Presumption of Abuse

By | October 25, 2012

Not everyone is eligible for a discharge under Chapter 7 bankruptcy. These types of cases are reserved to people that cannot afford to repay some or all of their debt. Trustees use a means test to calculate a debtor’s disposable income. If they have too much disposable income then they may not be eligible for a discharge under Chapter 7.

The Means Test calculates an average income for the last six months. All income except money received from the Social Security Administration is used to determine average income. On the Means Test the six month average is referred to as current monthly income. After current months income is determined, deductions are calculated. Debtors get deductions for all sorts of expenses including taxes, health insurance, life insurance, out of pocket medical expenses, household living expenses, operating a vehicle, lease or ownership expenses associated with a vehicle, charitable contributions, and several other types of expenses.

Once the deductions are calculated, the total is subtracted from the current monthly income. The resulting positive or negative number is the debtor’s disposable income. Too much disposable income means that a presumption of abuse exists. A presumption of abuse means that it is presumed to be an abuse for this person to receive a discharge under Chapter 7 because they have too much disposable income.

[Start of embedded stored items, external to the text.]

Background: an optimization exercise with open tools, aiming at small area, a short achievable clock period and few clock cycles per item. Do not read the settings as production practice. No functional check of the RTL was part of any run shown here. Power is estimated from default activity; no workload was simulated.

$ cat design/flow/run.sh
#!/bin/bash
# synth_recipe.tcl (not shown) runs the flow's synth.tcl, then flattens the netlist and writes it again
# the make line also repeats each setting of config.mk as NAME=value (left out here)
make -C /OpenROAD-flow-scripts/flow DESIGN_CONFIG=/design/flow/config.mk WORK_HOME=/design/flow/orfs CLKGATE_MAP_FILE= SYNTH_SCRIPT=/design/flow/synth_recipe.tcl finish
$ cat design/flow/config.mk
export PLATFORM = sky130hd
export DESIGN_NAME = CONV
export DESIGN_NICKNAME = CONV
export VERILOG_FILES = /design/flow/design.v
export SDC_FILE = /design/flow/constraint.sdc
export NUM_CORES = 4
export LEC_CHECK = 0
export CAP_MARGIN = 20
export CORE_MARGIN = 2
export CORE_UTILIZATION = 40
export SETUP_SLACK_MARGIN = 4.6
export SLEW_MARGIN = 20
$ cat design/flow/constraint.sdc
create_clock -name core_clock -period 8.0 [get_ports {clk}]
set_input_delay 1.6000 -clock core_clock [delete_from_list [all_inputs] [get_ports {clk}]]
set_output_delay 1.6000 -clock core_clock [all_outputs]
set_load 0.01 [all_outputs]
Background: an optimization exercise with open tools, aiming at small area and a short achievable clock period. Do not read the settings as production practice.
Where RTL was checked, it was by simulation tests only, not by an equivalence proof against the original.
For run 1, only the layout was checked, not whether the RTL still works.
Power and IR drop assume default switching activity.

==> design.v <==
module lowp2(signal_in,
             signal_out,
             time_constant,
             clock_in,
             reset,
             enable);
input                 enable;
input  signed [27:0]  signal_in;
output signed [27:0]  signal_out;
input  signed [4:0]   time_constant;
input                 clock_in;
input                 reset;
localparam N = 256;
localparam W = 36;
reg  [28*(N-1)-1:0] sr;     
reg  [27:0]     last;       
reg  [7:0]      cnt;        
reg             full;       
reg  [W-1:0]    sumn;       
reg  [27:0]     outq;       
wire            full_next = ~reset & (full | (cnt == 8'd255));
wire [W-1:0] base = ~sumn - {{(W-28){last[27]}}, last};
wire [W-1:0] nsum, nsumn;
lowp2_add #(.W(W)) add (.a({{(W-28){signal_in[27]}}, signal_in}), .b(base), .clr(reset),
                        .y(nsum), .yn(nsumn));
always @(posedge clock_in) begin
    sr   <= {sr[28*(N-2)-1:0], signal_in};
    last <= full_next ? sr[28*(N-1)-1 -: 28] : 28'd0;
end
always @(posedge clock_in) begin
    if (reset) begin
        cnt  <= 8'd0;
        full <= 1'b0;
    end else begin
        cnt  <= cnt + 8'd1;
        full <= full_next;
    end
    sumn <= nsumn;
    outq <= nsum[W-1:8];
end
assign signal_out = outq;
endmodule
Source: an optimization exercise on an open RTL-to-GDS flow (aim: small area, a short achievable clock period and few clock cycles). Production flows keep margins and buffers that such runs may drop. Only simulation tests tie the RTL to the original design; equivalence was not proved. No activity file was given, so power comes from the tool's default toggle rates.

### run.sh
#!/bin/bash
# synth_recipe.tcl (not shown) runs the flow's synth.tcl, then flattens the netlist and writes it again
# the make line also repeats each setting of config.mk as NAME=value (left out here)
make -C /OpenROAD-flow-scripts/flow DESIGN_CONFIG=/design/flow/config.mk WORK_HOME=/design/flow/orfs CLKGATE_MAP_FILE= SYNTH_SCRIPT=/design/flow/synth_recipe.tcl finish
### config.mk
export PLATFORM = sky130hd
export DESIGN_NAME = cpu
export DESIGN_NICKNAME = cpu
export VERILOG_FILES = /design/flow/design.v
export SDC_FILE = /design/flow/constraint.sdc
export NUM_CORES = 4
export LEC_CHECK = 0
export CAP_MARGIN = 20
export CELL_PAD_IN_SITES_DETAIL_PLACEMENT = 2
export CELL_PAD_IN_SITES_GLOBAL_PLACEMENT = 2
export CORE_MARGIN = 2
export CORE_UTILIZATION = 35
export PLACE_DENSITY = 0.6
export SLEW_MARGIN = 20
### constraint.sdc
create_clock -name core_clock -period 8.0 [get_ports {clk}]
set_input_delay 1.6000 -clock core_clock [delete_from_list [all_inputs] [get_ports {clk}]]
set_output_delay 1.6000 -clock core_clock [all_outputs]
set_load 0.01 [all_outputs]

However, in law a presumption can be rebutted. You may recall that the current monthly income is calculated using an average of the last six months. However, that may not be a good indicator of the debtor’s current income situation. If six months ago the Debtor had a job earning $200,000 a year, but five months ago they lost their job, then based upon the average of the six months a presumption of abuse may exist because the current monthly income is too high. In this case the presumption could be rebutted because the debtor has no income today, and should qualify for a Chapter 7 discharge based upon a change in their financial circumstances.